═══ Records to use ═══

## src/hdl/sysPkg.sv

```systemverilog
// Shared bus widths, memory map and timer definitions, imported by every design module
package sysPkg;

    // Bus widths
    parameter int addrWidth  = 32;
    parameter int dataWidth  = 32;
    parameter int strbWidth  = 4;
    // Maps to MIPS interrupt lines 7..2
    parameter int hwIntWidth = 6;

    // Memory map
    parameter logic [addrWidth-1:0] dmBase     = 32'h0000_0000;
    parameter logic [addrWidth-1:0] timer0Base = 32'h0000_7F00;
    parameter logic [addrWidth-1:0] timer1Base = 32'h0000_7F10;
    parameter int                   timerSpan  = 16;

    // Byte offset inside one timer window
    parameter int timerOffWidth = $clog2(timerSpan);

    // Timer register offsets
    parameter logic [timerOffWidth-1:0] ctrlOffset   = 4'h0;
    parameter logic [timerOffWidth-1:0] presetOffset = 4'h4;
    parameter logic [timerOffWidth-1:0] countOffset  = 4'h8;

    // Control register layout
    parameter int enableBit  = 0;
    parameter int modeLoBit  = 1;
    parameter int modeHiBit  = 2;
    parameter int intMaskBit = 3;

    // Codes 2 and 3 fall back to one-shot behavior
    typedef enum logic [1:0] {
        oneShot    = 2'd0,
        autoReload = 2'd1
    } timerMode;

endpackage
```

## src/hdl/timer.sv

```systemverilog
// Programmable count-down timer with one-shot and auto-reload modes and a maskable interrupt
module timer (
    input  logic                                clk,
    input  logic                                reset,
    input  logic                                sel,
    input  logic                                write,
    input  logic [sysPkg::timerOffWidth-1:0]    addr,
    input  logic [sysPkg::dataWidth-1:0]        wdata,
    output logic [sysPkg::dataWidth-1:0]        rdata,
    output logic                                irq
);
    import sysPkg::*;

    logic [intMaskBit:0]  ctrl;
    logic [dataWidth-1:0] preset;
    logic [dataWidth-1:0] count;
    logic                 we;
    logic                 tick;
    logic                 expire;
    logic                 autoMode;
    timerMode             mode;

    assign we       = sel & write;
    assign mode     = timerMode'(ctrl[modeHiBit:modeLoBit]);
    assign autoMode = (mode == autoReload);

    // Count moves only while enabled and nonzero
    assign tick   = ctrl[enableBit] & (count != '0);
    assign expire = tick & (count == dataWidth'(1));

    always_ff @(posedge clk) begin
        if (reset) begin
            ctrl   <= '0;
            preset <= '0;
            count  <= '0;
            irq    <= 1'b0;
        end else begin
            // Auto-reload irq is a single-cycle pulse
            if (autoMode) begin
                irq <= 1'b0;
            end
            if (tick) begin
                if (expire) begin
                    if (autoMode) begin
                        count <= preset;
                    end else begin
                        count           <= '0;
                        ctrl[enableBit] <= 1'b0;
                    end
                    if (ctrl[intMaskBit]) begin
                        irq <= 1'b1;
                    end
                end else begin
                    count <= count - 1'b1;
                end
            end
            // Software writes override the counter in the same cycle
            if (we) begin
                case (addr)
                    ctrlOffset: begin
                        ctrl <= wdata[intMaskBit:0];
                        irq  <= 1'b0;
                    end
                    presetOffset: begin
                        preset <= wdata;
                        count  <= wdata;
                    end
                    // count is read-only
                    default: ;
                endcase
            end
        end
    end

    always_comb begin
        case (addr)
            ctrlOffset:   rdata = dataWidth'(ctrl);
            presetOffset: rdata = preset;
            countOffset:  rdata = count;
            default:      rdata = '0;
        endcase
    end

    // Irq only stands while the mask is set
    assert property (@(posedge clk) disable iff (reset) irq |-> ctrl[intMaskBit]);

endmodule

```

## config.mk

```make
export PLATFORM = sky130hd
export DESIGN_NAME = timer
export DESIGN_NICKNAME = d
export VERILOG_FILES = /design/src/hdl/sysPkg.sv /design/src/hdl/timer.sv
export SDC_FILE = /design/constraint.sdc
export NUM_CORES = 1
export LEC_CHECK = 0
export ABC_AREA = 0
export BUFFER_PORTS_ARGS = -buffer_cell sky130_fd_sc_hd__buf_4
export CAP_MARGIN = 20
export CORE_ASPECT_RATIO = 1.4
export CORE_UTILIZATION = 50
export CTS_CLUSTER_DIAMETER = 120
export CTS_CLUSTER_SIZE = 25
export DETAILED_ROUTE_END_ITERATION = 8
export PLACE_DENSITY_LB_ADDON = 0.25
export SLEW_MARGIN = 30
export SYNTH_ARGS = -nofsm -noshare
export SYNTH_HDL_FRONTEND = slang
export SYNTH_SLANG_ARGS = --single-unit
```

## constraint.sdc

```tcl
create_clock -name clk -period 5.75 [get_ports clk]
set_input_delay 0 -clock clk [delete_from_list [all_inputs] [get_ports clk]]
set_output_delay 0 -clock clk [all_outputs]
set_load 0.05 [all_outputs]
```

# Word-level counts from Yosys, hierarchy flattened
# Cells that the tools add are included.
# totals
elab_cells	34
ff_bits	69
out_inout_bits	33
in_bits	40
# classes
eq_ne	4
reduce_logical	4
n_mux	17
n_bitwise	3
n_addsub	1
# op_table
cell	n
$mux 32	5
$pmux 32 s3	1
$eq 32x1->1 const B	1
$reduce_bool 32->1	1
$sub 32x1->32 const B	1
$mux 1	11
$eq 4x3->1 const B	1
$eq 4x4->1 const B	1
$logic_not 4->1	1
$reduce_and 2->1	2
$and 1x1->1	3
$eq 2x1->1 const B	1

# Longest topological paths before layout
# Gate-level depths: netlist of the first run.
# logic_depth
ltp_word	7
depth_mapped	10
depth_no_buf	8

# Worst setup path after synthesis of the first run
# Ideal clock, no wire load.
# synth_timing
path_type	reg2reg
startpoint	register count[30]
endpoint	register count[13]
slack_ns	2.935
stages_incl_launch_ff	9
t_arrival_ns	2.724
setup_ns	0.091
n_path_buf	3
required_ns	5.659
period_less_slack_ns	2.815
path_cell_list	dfxtp_1 > or4_4 > or4_4 > buf_6 > or4_4 > buf_6 > buf_8 > a211o_1 > a311oi_1
# synth_between
elab_chain_len	7
word_cells_on_any_way	8
classes_between	1 x eq/ne; 4 x mux; 2 x bitwise; 1 x reduce/logical
# synth_rtl
element	line_no	source
start: declaration	timer.sv:16	logic [dataWidth-1:0] count;
start signal: assignment	timer.sv:45	count <= preset;
start signal: assignment	timer.sv:54	count <= count - 1'b1;
start signal: assignment	timer.sv:66	count <= wdata;
$reduce_bool 32->1	timer.sv:28	assign tick = ctrl[enableBit] & (count != '0);
$and 1x1->1	timer.sv:28	
$and 1x1->1	timer.sv:29	assign expire = tick & (count == dataWidth'(1));
$mux 32	timer.sv:43	if (expire) begin
$mux 32 (*)	timer.sv:42	if (tick) begin
$mux 32	timer.sv:59	case (addr)
$mux 32 (*)	timer.sv:58	if (we) begin
# Mark *: on every way between the ends. The rest lies on a longest branch, timed or not.
# A chain may end at the register's enable or synchronous reset.

# Worst setup path after layout of the first run
# layout_timing
startpoint	register count[30]
endpoint	register count[21]
# Same word-level chain as after synthesis.

==> out/metrics.cfg, run 1 <==
[logic_synthesis]
yosys.area.top_type_share_pct=33.39
synth_area_leaders=dfxtp_1 (33%), nand2_1 (8.9%), a21oi_1 (7.7%), a22o_1 (6.1%), clkbuf_1 (4.1%)
ys_warn_count=0
synthesis.area_sq_um=4136
synth.largest_area_cell=dfxtp_1
synth.distinct_cells=57
ys.flop_type=dfxtp_1
ys_async_sr_fraction_pct=0
yosysSeqAreaShare_pct=33.39
synth-edff-count=0
synth.avg_cell_area_sq_um=7.480
netlist_instances=553
synth-seq-cells=69
syn_nets=596

[routing]
first_iter_violations=521
routed-wl-met3_um=797
wl_per_cell_um=17.48
drc=0
route.met2.wl_um=6356
vias_per_cell=6.293
drt.antenna.violating_nets=0
vias=4594
routed_wl_um=12760
highest_layer=met4
first_pass_iters=6
m1WireLength_um=5230

[global_route]
grt_pass1_vias=4324
antenna_found_initial=0
grt-ovfl-total=0
grtUsageTotal_pct=30.86
grt_max_degree=70
grt_pass1_wl_um=20910

[hold_path]
hp-class=input pin to register
hold_start=write

[timing]
fmax_mhz=299.6
period_needed_ps=3338
tns_ps=0
worst_slew_pin_slew_ps=887.0
finalCritPeriodShare_pct=58.05
finalHoldViolCount=0
fin_worst_skew_ps=13.05
drv_slew=0
rsz0062_at_grt=false
setup_viol=0
slew-limit-headroom_pct=40.42

[worst_setup_path]
cp_max_fo=28
r2r_setup_slack_ps=2410
crit_required_ps=6020
end_kind=register
crit_start=count[30]$_SDFF_PP0_
critPathLaunchType=register
worstReg2RegStart=count[30]$_SDFF_PP0_
cp.arrival_ps=3610
crit_type=register to register

[pwr]
p_switching_mw=0.3108
vdd_ir_drop_max_v=0.0001332
power.internal_mw=0.7964
combPwrFrac_pct=18.9
seqPwrFrac_pct=44.6
switching_share_pct=28.07
p_leak_nw=2.024
powerDensity_nw_per_um2=213.5
clock_power_share_pct=36.5

[placement]
io_buffers=72
gp_congestion=0.9338
hpwl_um=8119
placed_cells=683

[cells_and_area]
fill_cells=704
regArea_sq_um=1381
num-nets-final=669
antenna_cells=0
multi_input_area_sq_um=2540
stdcell_count=730
layout-drive-gt1-share_pct=17.94
area_delta_synth_final_pct=25.38

[clock_network]
cts_buffers=9
cts_hold_buf=32
cts_tree=yes
cts_num_sinks=69
cts-root-buf=clkbuf_8
cts.clk_slew.worst_paths_ps=70
clk_latency_ps=360
post-cts-setup-buffers=0
cts_max_level=3
clockBufferDepth=2
post_cts_resize_count=0

[die]
die_w_um=78.87
dieArea_sq_um=8646
initial_core_util_pct=52.41
placementRows=38
num_io_pins=73
core_area_sq_um=7893
die_h_um=109.6

[flow_run]
cap_viol_max_count=0

[run_status]
status=finished, final reports clean

[area by class of cell]
cell class                      count  share of cell area, %
Multi-Input combinational cell    426                  48.97
Sequential cell                    69                  26.63
Timing Repair Buffer              111                  17.61
Clock buffer                       14                  3.136
Tap cell                          100                  2.413
Inverter                            9                 0.6514
Clock inverter                      1                 0.5790
[placed cells by master (no fill, tap or decap), types with 4 or more instances in the layout]
cell type / instances
a211o_1: 5
a211oi_1: 5
a21oi_1: 64
a221oi_1: 6
a222oi_1: 4
a22o_1: 29
a22oi_1: 7
a311oi_1: 7
a31oi_1: 6
and3_1: 6
buf_4: 79
clkbuf_8: 11
dfxtp_1: 69
dlygate4sd3_1: 32
inv_1: 9
nand2_1: 98
nand3_1: 6
nor2_1: 40
nor3_1: 23
nor4_1: 6
o211ai_1: 5
o21a_1: 5
o21ai_0: 26
o22ai_1: 7
or2_2: 4
or3_1: 6
or4_1: 7
or4_4: 4
xnor2_1: 6
[routing by layer]
| metal | track usage, % | vias to the layer above |
|---|---|---|
| met2 | 52.98 | 212 |
| met4 | 15.19 | 0 |
| met3 | 5.145 | 37 |
| li1 | - | 2191 |
| met5 | 0 | - |
| met1 | 37.22 | 2154 |
[worst max-delay path: stages (launching register included)]
cell	delay, ps
dfxtp_1	350
or4_4	560
or4_4	610
nor4_4	760
buf_4	430
and3_1	190
o21ai_0	60
a311oi_1	280
[stage by stage]
stage / hold slack [ps] / util (%) / area, sq um / worst slack [ps] / power, mW
finish: 79.53 / 65.71 / 5186 / 2412 / 1.107
global route: 95.15 / 65.71 / 5186 / 2239 / 1.150
CTS: 51.81 / 65.62 / 5179 / 2389 / 1.105
detailed placement: 231.5 / 59.12 / 4666 / 2383 / 0.6917
global placement: 222.2 / 59.12 / 4666 / 2491 / 0.6865
floorplan: 108.6 / - / 4136 / 2935 / 0.6353
[flip-flops by register name (all words and copies together), names as in the netlist]
signal / count
preset: 32
irq: 1
count: 32
ctrl: 4
[path summary, 6_finish.rpt]
kind                            depth (start not counted)                      end
worst max-delay path                                    7     count[21]$_SDFF_PP0_
worst min register to register                          2  preset[22]$_SDFFE_PP0P_
worst max register to register                          7     count[21]$_SDFF_PP0_
worst min-delay path                                    4     ctrl[1]$_SDFFE_PP0P_
[synth_stat cells, types with 9 or more instances]
cell type and number:
o21ai_0 26, dfxtp_1 69, inv_1 9, nor3_1 23, nand2_1 98, nor2_1 40
clkbuf_1 45, a22o_1 29, a21oi_1 64
[logic make-up after synthesis]
group | count (synthesis) | share of synthesized area (%)
adder cells (fa/ha/maj) | 3 | 0.9075
buffers and inverters | 58 | 5.898
AND/OR/NAND/NOR | 215 | 24.65
AO/OA/AOI/OAI | 197 | 32.73
flip-flops | 69 | 33.39
multiplexers | 3 | 0.7260
XOR/XNOR | 8 | 1.694
[power by group through the flow]
| stage | Clock [mW] | Sequential (mW) | Combinational, mW |
|---|---|---|---|
| detailed placement | 0 | 0.505 | 0.187 |
| floorplan | 0 | 0.502 | 0.133 |
| finish | 0.404 | 0.494 | 0.209 |
| global placement | 0 | 0.504 | 0.182 |
| CTS | 0.407 | 0.494 | 0.205 |
| global route | 0.427 | 0.495 | 0.228 |
Note: power is estimated with default switching activity, not from simulation.
==> run 2: changes to the inputs <==
- clock period: 5.75 -> 2.7 ns (I/O delays scaled with it)
==> run 2 against run 1 <==
  * The run now ends with setup timing left
  * Sequential power grew 110%
  * Power increased by 110%
  * Count of clock-buffer cells in the layout is 1 lower
  * Global-route usage rose by 0.73 points
  * Register-to-register slack lost 2500 ps
  * Design area rose by 8.2%
  * Sequential share of layout area is 1.9 points lower
  * Worst setup slack worse by 2500 ps
  * Non-clock buffer count increased by 46
  * Via count increased by 5.4%
  * Critical endpoint is now count[12]$_SDFF_PP0_
==> out/metrics.cfg, run 2 (synthesized netlist as in run 1, its figures left out) <==
[pwr]
p_leak_nw=2.250  ; was 2.024 nW
clock_power_share_pct=31.1  ; was 36.5%
seqPwrFrac_pct=45.0  ; was 44.6%
combPwrFrac_pct=23.9  ; was 18.9%
switching_share_pct=29.36  ; was 28.07%
vdd_ir_drop_max_v=0.0002751  ; was 0.0001332 V
power.internal_mw=1.645  ; was 0.7964 mW
p_switching_mw=0.6838  ; was 0.3108 mW
powerDensity_nw_per_um2=415.2  ; was 213.5 nW/um^2
power.total_mw=2.329  ; was 1.107 mW

[worst_setup_path]
cp_max_fo=6  ; was 28
crit_type=register to register  ; unchanged
slowest_stage=or4_4  ; was nor4_4
cp_num_buf_inv=0  ; was 1
cp.arrival_ps=3060  ; was 3610 ps
worstPathCellList=or4_4 -> or4_4 -> or4_4 -> a211o_1 -> a311oi_2  ; was or4_4 -> or4_4 -> nor4_4 -> buf_4 -> and3_1 -> o21ai_0 -> a311oi_1
critPathLaunchType=register  ; unchanged
crit_path_max_incr_delay_ps=640  ; was 760 ps
end_kind=register  ; unchanged
r2r_cells=5  ; was 7
worst_path_most_repeated_cell=or4_4  ; unchanged
crit_cells=5  ; was 7
crit_required_ps=2960  ; was 6020 ps
crit_family=simple AND/OR/NAND/NOR gates  ; unchanged

[placement]
pre_cts_slack_ps=-37.44  ; was 2383 ps
hpwl_um=8953  ; was 8119 um
gp_congestion=0.9348  ; was 0.9338
placed_area_sq_um=4981  ; was 4666 sq um
io_buffers=72  ; unchanged

[die]
initial_core_util_pct=52.41  ; unchanged
die_h_um=109.6  ; unchanged
dieArea_sq_um=8646  ; unchanged
die_w_um=78.87  ; unchanged
core_area_sq_um=7893  ; unchanged
placementRows=38  ; unchanged
num_io_pins=73  ; unchanged

[cells_and_area]
layout-drive-gt1-share_pct=26.00  ; was 17.94%
num-nets-final=716  ; was 669
antenna_cells=0  ; unchanged
area_delta_synth_final_pct=35.60  ; was 25.38%
finalInstanceArea_sq_um=5609  ; was 5186 sq um
mostFrequentLayoutCell=buf_4  ; was nand2_1
regArea_sq_um=1385  ; was 1381 sq um
layout_common_cells=buf_4 (122), nand2_1 (97), dfxtp_1 (66)  ; was nand2_1 (98), buf_4 (79), dfxtp_1 (69)
fill_cells=657  ; was 704
fin_util_pct=71.07  ; was 65.71%
reg_top3=count x32, preset x32, ctrl x4  ; unchanged
multi_input_area_sq_um=2628  ; was 2540 sq um

[timing]
tns_ps=-245.6  ; was 0 ps
slew-limit-headroom_pct=47.18  ; was 40.42%
finalHoldViolCount=0  ; unchanged
fmax_mhz=356.8  ; was 299.6 MHz
worst_slew_pin_slew_ps=789.4  ; was 887.0 ps
rsz0062_at_grt=true  ; was false
setup_viol=7  ; was 0
period_needed_ps=2803  ; was 3338 ps
fin_worst_skew_ps=6.941  ; was 13.05 ps
fin_ws_ps=-103.0  ; was 2412 ps
drv_slew=0  ; unchanged
finalCritPeriodShare_pct=103.8  ; was 58.05%

[clock_network]
cts_max_level=3  ; unchanged
cts.clk_slew.worst_paths_ps=70  ; about the same
cts_num_sinks=69  ; unchanged
cts-root-buf=clkbuf_8  ; unchanged
cts_buffers=9  ; unchanged
clk_latency_ps=350  ; was 360 ps
clockBufferDepth=2  ; unchanged
cts_tree=yes  ; unchanged

[routing]
routed-wl-met3_um=762  ; was 797 um
wl_per_cell_um=17.45  ; was 17.48 um
highest_layer=met4  ; unchanged
first_pass_iters=5  ; was 6
vias=4843  ; was 4594
m1WireLength_um=5417  ; was 5230 um
vias_per_cell=6.233  ; was 6.293
first_iter_violations=444  ; was 521
route.met2.wl_um=6910  ; was 6356 um
drt.antenna.violating_nets=0  ; unchanged
drc=0  ; unchanged
routed_wl_um=13560  ; was 12760 um

[flow_run]
cap_viol_max_count=0  ; unchanged

[global_route]
grt-ovfl-total=0  ; unchanged
grt_pass1_wl_um=21380  ; was 20910 um
grt_pass1_vias=4476  ; was 4324
grt_max_degree=39  ; was 70
antenna_found_initial=0  ; unchanged
grtUsageTotal_pct=31.59  ; was 30.86%

[run_status]
status=finished with violations  ; was finished, final reports clean
violations=setup timing

[hold_path]
hold_depth=2  ; was 4
hp-class=input pin to register  ; unchanged

==> run 2: cell count changes in the layout (fill, tap and decap cells not counted), moves of 3 or more <==
cell	previous run	this run
dfxtp_1	69	66
nor3_1	23	20
buf_4	79	122
nor3_2	0	3
dfxtp_2	0	3
==> run 2: metrics by stage <==
stage          std cells  hold WS, ps
2_1_floorplan        553        108.6
3_3_place_gp         723        215.7
3_5_place_dp         723        222.7
4_1_cts              772        76.05
5_1_grt              777        98.08
6_report             777        76.92
==> run 2: power groups by stage <==
stage / Sequential [mW] / Combinational (mW) / Clock (mW)
3_5_place_dp: 1.07 / 0.458 / 0
2_1_floorplan: 1.07 / 0.284 / 0
3_3_place_gp: 1.07 / 0.449 / 0
4_1_cts: 1.05 / 0.503 / 0.733
6_report: 1.05 / 0.556 / 0.725
5_1_grt: 1.05 / 0.598 / 0.787
==> run 2: per-layer routing <==
| layer | global-route usage [%] | vias up |
|---|---|---|
| li1 | - | 2282 |
| met5 | 0 | - |
| met3 | 3.900 | 55 |
| met4 | 16.49 | 0 |
| met1 | 37.99 | 2281 |
| met2 | 54.91 | 225 |
==> run 2: final timing paths <==
kind	from	to	slack, ps
setup reg to reg	count[30]$_SDFF_PP0_	count[12]$_SDFF_PP0_	-100
hold reg to reg	preset[4]$_SDFFE_PP0P_	preset[4]$_SDFFE_PP0P_	470
hold / removal	reset	preset[15]$_SDFFE_PP0P_	80
setup / recovery	count[30]$_SDFF_PP0_	count[12]$_SDFF_PP0_	-100
==> run 2: final cells by class <==
class | instances | share of cell area (%)
Multi-Input combinational cell | 427 | 46.84
Sequential cell | 69 | 24.69
Timing Repair Buffer | 157 | 22.80
Clock buffer | 13 | 2.654
Tap cell | 100 | 2.231
Inverter | 9 | 0.6023
Clock inverter | 2 | 0.1785
==> run 2: worst register-to-register path, stage by stage (launching register included) <==
cell	delay (ps)
dfxtp_1	320
or4_4	560
or4_4	610
or4_4	640
a211o_1	350
a311oi_2	250
==> run 2: repair_timing <==
action,4_1_cts,5_1_grt
buffers inserted,2,4
cloned,0,1
hold buffers,32,0
endpoints found under the setup margin,3,17
resized for setup,1,21
endpoints found under the hold margin,63,0
pin swaps,1,9
==> run 3: changes to the inputs <==
- SETUP_SLACK_MARGIN: default -> 0.5
==> run 3 against run 2 <==
  * The flow still finishes with violations (setup timing)
  * Combinational power rose by 15%
  * Design area is 11% higher
  * Cell count increased by 3.7%
  * Routed wire length rose by 23%
  * Clock skew is 3.6 ps higher
  * Non-clock buffer count is 28 higher
  * First-iteration DRC count is 56% higher
  * Power grew 8.2%
  * Maximum frequency is 3.0% lower
  * Sequential cell count did not move
  * Critical endpoint is now count[23]$_SDFF_PP0_
  * Largest power group unchanged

═══

[Problem statement]
Write out exactly the lines above between the line with "layout is 1 lower" and the line with "was 0.0001332 V", inclusive, and nothing beyond them.

[Answer to this problem]
  * Count of clock-buffer cells in the layout is 1 lower
  * Global-route usage rose by 0.73 points
  * Register-to-register slack lost 2500 ps
  * Design area rose by 8.2%
  * Sequential share of layout area is 1.9 points lower
  * Worst setup slack worse by 2500 ps
  * Non-clock buffer count increased by 46
  * Via count increased by 5.4%
  * Critical endpoint is now count[12]$_SDFF_PP0_
==> out/metrics.cfg, run 2 (synthesized netlist as in run 1, its figures left out) <==
[pwr]
p_leak_nw=2.250  ; was 2.024 nW
clock_power_share_pct=31.1  ; was 36.5%
seqPwrFrac_pct=45.0  ; was 44.6%
combPwrFrac_pct=23.9  ; was 18.9%
switching_share_pct=29.36  ; was 28.07%
vdd_ir_drop_max_v=0.0002751  ; was 0.0001332 V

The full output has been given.